*Work to be completed*. In the records below, the line with "res_q.min_error <= min_q;" opens the range and the line with "export ABC_AREA = 0" closes it; print that range exactly and nothing else.

(Items listed in a dataset)
-----
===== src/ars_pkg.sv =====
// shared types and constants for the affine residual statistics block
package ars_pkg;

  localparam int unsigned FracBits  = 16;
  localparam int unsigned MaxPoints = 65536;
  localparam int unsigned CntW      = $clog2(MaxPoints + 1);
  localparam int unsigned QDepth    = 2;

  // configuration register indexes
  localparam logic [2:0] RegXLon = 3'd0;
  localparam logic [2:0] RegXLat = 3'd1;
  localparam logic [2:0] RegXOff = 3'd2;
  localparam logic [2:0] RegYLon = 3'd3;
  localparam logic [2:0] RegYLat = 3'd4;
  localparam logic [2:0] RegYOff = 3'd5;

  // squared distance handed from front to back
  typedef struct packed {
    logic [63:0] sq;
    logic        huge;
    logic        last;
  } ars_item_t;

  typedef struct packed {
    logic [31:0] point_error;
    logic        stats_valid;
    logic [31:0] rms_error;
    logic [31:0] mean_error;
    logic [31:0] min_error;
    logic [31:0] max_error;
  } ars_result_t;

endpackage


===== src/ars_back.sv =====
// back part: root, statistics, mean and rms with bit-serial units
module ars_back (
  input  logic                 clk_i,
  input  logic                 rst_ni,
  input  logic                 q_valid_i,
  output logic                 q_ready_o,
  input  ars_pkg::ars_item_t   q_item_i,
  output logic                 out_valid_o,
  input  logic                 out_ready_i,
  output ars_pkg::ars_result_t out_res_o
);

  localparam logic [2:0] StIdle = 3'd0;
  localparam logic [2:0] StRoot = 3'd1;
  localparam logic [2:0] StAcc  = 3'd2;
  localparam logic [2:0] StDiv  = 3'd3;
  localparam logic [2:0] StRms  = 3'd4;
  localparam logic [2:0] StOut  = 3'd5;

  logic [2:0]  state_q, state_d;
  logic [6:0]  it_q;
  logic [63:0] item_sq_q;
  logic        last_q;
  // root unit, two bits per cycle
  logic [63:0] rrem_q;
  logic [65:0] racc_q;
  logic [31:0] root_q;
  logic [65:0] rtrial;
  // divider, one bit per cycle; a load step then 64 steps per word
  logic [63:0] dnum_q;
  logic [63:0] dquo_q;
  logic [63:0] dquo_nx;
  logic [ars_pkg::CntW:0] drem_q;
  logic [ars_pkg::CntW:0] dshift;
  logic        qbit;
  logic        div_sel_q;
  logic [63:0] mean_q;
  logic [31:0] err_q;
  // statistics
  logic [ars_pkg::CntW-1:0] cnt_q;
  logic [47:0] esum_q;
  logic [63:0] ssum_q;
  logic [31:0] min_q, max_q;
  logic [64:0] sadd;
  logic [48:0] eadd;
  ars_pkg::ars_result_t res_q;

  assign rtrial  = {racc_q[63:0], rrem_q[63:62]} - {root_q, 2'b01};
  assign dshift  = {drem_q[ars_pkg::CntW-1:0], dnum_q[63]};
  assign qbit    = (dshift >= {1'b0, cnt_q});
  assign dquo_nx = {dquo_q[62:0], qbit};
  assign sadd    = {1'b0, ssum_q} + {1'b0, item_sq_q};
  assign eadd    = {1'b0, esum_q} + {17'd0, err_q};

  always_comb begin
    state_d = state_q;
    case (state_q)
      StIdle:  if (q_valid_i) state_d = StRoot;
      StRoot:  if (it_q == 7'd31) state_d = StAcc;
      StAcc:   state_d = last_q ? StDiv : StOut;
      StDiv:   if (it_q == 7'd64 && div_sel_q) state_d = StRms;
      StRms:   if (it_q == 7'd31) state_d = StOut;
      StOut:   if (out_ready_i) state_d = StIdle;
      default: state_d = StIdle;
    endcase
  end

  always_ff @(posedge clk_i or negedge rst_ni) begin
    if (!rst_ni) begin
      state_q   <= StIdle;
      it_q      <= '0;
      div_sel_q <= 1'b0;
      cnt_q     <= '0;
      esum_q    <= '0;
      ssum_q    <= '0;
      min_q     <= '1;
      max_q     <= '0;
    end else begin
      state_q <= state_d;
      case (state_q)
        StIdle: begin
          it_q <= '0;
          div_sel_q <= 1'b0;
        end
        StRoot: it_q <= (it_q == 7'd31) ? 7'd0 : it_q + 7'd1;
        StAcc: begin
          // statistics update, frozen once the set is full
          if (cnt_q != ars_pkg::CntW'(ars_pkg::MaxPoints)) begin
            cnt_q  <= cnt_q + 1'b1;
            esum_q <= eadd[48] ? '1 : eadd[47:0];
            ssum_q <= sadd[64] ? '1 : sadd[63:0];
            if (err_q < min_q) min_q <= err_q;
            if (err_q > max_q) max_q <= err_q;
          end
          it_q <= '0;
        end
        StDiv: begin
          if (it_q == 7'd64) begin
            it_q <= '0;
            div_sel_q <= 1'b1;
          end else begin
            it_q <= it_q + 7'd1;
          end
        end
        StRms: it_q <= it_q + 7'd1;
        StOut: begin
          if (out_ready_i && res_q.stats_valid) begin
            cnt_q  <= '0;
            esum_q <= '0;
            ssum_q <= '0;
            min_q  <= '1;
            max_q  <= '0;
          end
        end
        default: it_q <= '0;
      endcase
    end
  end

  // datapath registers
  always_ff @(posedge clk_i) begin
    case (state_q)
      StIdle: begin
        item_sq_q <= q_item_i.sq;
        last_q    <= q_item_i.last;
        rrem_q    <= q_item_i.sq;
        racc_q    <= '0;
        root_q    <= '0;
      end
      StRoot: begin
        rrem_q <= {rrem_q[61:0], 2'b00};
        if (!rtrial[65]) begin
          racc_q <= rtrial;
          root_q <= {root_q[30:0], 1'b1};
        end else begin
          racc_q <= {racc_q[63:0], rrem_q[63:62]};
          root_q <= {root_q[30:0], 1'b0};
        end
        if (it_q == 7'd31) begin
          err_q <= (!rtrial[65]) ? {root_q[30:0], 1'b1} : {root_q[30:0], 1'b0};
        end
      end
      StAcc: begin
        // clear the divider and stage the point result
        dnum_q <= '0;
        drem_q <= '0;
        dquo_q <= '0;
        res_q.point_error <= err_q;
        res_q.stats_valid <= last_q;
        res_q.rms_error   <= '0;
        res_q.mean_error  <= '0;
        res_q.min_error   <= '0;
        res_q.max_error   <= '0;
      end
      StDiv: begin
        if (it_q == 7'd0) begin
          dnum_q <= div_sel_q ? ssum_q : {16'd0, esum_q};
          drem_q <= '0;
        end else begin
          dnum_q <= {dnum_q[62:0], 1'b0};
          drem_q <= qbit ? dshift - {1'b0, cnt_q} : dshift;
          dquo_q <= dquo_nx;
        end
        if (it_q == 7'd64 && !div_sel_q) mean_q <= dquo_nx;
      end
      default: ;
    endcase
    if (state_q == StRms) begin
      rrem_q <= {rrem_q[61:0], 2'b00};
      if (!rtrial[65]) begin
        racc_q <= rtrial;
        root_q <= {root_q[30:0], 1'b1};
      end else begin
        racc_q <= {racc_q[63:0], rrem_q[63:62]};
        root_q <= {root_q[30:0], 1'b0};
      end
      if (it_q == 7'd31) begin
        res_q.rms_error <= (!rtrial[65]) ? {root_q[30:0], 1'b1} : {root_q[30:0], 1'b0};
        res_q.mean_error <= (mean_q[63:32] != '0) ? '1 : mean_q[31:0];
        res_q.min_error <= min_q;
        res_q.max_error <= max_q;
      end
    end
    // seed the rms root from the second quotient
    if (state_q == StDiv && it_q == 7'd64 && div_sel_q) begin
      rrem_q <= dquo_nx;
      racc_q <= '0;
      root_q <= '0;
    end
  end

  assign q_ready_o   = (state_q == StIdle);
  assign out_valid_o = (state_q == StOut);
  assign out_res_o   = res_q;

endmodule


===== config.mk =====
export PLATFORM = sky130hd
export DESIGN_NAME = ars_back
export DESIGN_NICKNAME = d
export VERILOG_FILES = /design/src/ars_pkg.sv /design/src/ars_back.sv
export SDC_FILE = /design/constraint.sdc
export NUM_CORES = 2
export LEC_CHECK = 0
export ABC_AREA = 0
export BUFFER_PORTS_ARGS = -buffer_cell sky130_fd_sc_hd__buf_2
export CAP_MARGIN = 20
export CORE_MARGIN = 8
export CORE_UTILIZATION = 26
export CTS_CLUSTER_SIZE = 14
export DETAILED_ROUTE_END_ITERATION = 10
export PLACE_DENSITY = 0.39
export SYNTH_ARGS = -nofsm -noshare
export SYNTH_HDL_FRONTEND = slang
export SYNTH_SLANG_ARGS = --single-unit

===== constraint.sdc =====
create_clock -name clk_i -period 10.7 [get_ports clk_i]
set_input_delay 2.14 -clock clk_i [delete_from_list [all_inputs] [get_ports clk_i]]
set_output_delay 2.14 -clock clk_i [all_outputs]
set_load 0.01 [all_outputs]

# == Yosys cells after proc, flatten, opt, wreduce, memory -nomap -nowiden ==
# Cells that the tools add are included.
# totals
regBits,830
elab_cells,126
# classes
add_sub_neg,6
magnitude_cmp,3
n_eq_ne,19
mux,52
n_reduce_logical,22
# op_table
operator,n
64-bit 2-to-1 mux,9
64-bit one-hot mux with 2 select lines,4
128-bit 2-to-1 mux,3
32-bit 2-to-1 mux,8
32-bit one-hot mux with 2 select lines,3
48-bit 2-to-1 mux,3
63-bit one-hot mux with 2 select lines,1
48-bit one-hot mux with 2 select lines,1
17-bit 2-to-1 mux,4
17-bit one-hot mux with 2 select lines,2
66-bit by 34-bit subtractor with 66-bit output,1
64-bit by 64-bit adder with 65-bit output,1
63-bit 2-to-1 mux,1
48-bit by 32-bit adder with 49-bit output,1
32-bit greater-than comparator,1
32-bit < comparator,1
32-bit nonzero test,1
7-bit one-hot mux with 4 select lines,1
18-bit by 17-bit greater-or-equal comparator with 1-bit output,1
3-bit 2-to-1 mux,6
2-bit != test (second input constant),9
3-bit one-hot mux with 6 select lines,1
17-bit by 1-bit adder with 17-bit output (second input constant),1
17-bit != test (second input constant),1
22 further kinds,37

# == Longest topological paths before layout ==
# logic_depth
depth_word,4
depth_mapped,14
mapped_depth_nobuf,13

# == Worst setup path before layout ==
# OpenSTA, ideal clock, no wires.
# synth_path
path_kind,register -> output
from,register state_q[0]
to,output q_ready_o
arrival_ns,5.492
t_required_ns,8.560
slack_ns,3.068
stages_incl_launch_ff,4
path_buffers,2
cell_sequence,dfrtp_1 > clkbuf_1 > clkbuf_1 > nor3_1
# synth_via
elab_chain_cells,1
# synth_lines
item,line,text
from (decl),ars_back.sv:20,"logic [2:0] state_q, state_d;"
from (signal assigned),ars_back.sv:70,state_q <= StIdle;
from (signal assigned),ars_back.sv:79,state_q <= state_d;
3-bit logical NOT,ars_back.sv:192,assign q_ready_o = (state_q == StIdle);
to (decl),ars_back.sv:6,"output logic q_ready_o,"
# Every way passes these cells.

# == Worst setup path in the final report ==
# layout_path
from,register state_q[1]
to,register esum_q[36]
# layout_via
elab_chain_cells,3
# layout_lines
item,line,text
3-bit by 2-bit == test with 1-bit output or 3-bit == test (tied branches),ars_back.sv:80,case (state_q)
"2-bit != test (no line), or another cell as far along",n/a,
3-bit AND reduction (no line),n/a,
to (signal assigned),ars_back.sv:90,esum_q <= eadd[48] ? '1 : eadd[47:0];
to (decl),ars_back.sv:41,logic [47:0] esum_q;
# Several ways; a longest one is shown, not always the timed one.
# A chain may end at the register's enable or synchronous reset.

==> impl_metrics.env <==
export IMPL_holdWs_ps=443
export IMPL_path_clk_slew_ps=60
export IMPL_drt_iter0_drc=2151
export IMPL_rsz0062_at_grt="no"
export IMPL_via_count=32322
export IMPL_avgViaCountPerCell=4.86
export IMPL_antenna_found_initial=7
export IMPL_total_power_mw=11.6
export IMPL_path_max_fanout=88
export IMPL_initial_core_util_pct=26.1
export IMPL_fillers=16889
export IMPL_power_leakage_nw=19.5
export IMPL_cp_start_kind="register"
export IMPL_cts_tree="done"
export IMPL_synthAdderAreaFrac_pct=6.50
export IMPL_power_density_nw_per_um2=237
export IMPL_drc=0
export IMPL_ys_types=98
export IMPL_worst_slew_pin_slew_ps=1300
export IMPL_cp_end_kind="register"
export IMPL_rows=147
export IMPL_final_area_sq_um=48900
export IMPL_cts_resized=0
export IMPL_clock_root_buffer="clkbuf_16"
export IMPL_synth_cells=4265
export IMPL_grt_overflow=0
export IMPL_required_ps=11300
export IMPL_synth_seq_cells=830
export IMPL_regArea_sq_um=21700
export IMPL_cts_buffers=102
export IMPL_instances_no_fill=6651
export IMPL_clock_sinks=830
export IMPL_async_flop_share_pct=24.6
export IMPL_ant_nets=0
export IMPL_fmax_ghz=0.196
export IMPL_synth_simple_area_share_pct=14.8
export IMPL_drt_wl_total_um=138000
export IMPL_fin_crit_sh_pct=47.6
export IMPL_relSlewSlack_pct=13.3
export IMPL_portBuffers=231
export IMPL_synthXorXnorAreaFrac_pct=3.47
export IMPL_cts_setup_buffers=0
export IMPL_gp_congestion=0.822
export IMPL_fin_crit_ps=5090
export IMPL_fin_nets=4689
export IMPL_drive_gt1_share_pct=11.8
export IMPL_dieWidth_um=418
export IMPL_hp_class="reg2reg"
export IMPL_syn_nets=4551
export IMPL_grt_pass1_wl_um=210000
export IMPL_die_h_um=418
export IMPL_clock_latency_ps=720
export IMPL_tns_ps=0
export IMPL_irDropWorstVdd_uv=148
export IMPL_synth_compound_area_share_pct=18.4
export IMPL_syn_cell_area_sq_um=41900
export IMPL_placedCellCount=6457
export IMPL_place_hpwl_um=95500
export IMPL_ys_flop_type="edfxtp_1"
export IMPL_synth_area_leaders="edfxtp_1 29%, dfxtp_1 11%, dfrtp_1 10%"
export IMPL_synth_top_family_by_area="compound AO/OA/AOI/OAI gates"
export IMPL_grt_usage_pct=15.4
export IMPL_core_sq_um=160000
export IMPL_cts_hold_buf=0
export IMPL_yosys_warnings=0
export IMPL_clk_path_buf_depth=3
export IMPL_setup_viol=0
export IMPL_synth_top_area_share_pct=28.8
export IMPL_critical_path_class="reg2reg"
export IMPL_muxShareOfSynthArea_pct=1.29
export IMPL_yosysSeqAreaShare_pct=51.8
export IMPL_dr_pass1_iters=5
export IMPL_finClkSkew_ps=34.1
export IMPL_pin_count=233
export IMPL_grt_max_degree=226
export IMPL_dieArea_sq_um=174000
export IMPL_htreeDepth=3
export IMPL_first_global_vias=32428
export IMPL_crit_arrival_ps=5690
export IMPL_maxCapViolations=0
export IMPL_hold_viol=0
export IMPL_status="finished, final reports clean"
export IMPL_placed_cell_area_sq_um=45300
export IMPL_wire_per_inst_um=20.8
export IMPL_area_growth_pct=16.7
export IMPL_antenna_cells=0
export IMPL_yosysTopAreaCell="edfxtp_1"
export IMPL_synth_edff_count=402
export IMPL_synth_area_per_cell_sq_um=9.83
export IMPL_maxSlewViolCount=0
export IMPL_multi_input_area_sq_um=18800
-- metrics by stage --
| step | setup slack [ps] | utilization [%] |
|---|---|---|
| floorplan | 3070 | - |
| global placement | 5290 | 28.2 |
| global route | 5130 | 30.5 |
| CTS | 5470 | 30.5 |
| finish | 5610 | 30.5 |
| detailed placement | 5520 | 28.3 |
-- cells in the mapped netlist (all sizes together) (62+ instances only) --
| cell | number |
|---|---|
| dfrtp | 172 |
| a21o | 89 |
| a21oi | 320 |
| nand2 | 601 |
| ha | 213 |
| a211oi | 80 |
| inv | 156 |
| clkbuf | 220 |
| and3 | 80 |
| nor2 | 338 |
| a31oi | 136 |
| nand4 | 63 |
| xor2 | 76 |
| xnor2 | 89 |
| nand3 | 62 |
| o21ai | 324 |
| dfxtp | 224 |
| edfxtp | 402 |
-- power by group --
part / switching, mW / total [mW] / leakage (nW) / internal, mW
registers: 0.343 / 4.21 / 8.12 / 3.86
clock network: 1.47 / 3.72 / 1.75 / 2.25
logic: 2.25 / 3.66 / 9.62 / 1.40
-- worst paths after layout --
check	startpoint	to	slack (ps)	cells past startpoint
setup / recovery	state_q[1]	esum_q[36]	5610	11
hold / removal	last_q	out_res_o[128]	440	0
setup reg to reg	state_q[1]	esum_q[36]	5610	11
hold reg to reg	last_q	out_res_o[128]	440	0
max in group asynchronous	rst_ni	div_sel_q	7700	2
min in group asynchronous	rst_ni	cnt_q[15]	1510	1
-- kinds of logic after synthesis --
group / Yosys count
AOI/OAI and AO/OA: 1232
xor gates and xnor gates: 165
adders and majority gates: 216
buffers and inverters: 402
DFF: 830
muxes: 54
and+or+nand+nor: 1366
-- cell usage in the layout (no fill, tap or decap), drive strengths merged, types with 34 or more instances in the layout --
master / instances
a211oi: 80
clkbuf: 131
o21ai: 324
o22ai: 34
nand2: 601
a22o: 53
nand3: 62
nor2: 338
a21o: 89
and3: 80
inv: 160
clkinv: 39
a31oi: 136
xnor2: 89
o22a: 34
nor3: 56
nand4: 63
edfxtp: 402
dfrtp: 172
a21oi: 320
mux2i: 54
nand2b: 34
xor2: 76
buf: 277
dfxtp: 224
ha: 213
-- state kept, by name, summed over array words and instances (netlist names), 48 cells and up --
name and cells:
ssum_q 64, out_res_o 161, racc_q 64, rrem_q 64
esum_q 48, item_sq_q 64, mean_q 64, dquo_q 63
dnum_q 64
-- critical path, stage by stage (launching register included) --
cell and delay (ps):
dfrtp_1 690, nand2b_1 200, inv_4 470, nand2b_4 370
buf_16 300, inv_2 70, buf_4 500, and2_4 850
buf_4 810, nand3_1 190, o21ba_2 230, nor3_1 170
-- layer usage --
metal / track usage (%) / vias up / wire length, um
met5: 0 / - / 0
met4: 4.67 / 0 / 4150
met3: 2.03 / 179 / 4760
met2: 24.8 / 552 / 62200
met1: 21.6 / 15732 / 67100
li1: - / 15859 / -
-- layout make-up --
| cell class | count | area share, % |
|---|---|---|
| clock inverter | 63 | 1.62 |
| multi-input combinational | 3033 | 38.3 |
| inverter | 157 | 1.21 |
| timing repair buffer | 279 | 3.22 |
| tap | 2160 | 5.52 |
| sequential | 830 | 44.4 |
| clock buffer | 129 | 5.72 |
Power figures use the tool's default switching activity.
-----
*Answer to this problem*.
        res_q.min_error <= min_q;
        res_q.max_error <= max_q;
      end
    end
    // seed the rms root from the second quotient
    if (state_q == StDiv && it_q == 7'd64 && div_sel_q) begin
      rrem_q <= dquo_nx;
      racc_q <= '0;
      root_q <= '0;
    end
  end

  assign q_ready_o   = (state_q == StIdle);
  assign out_valid_o = (state_q == StOut);
  assign out_res_o   = res_q;

endmodule


===== config.mk =====
export PLATFORM = sky130hd
export DESIGN_NAME = ars_back
export DESIGN_NICKNAME = d
export VERILOG_FILES = /design/src/ars_pkg.sv /design/src/ars_back.sv
export SDC_FILE = /design/constraint.sdc
export NUM_CORES = 2
export LEC_CHECK = 0
export ABC_AREA = 0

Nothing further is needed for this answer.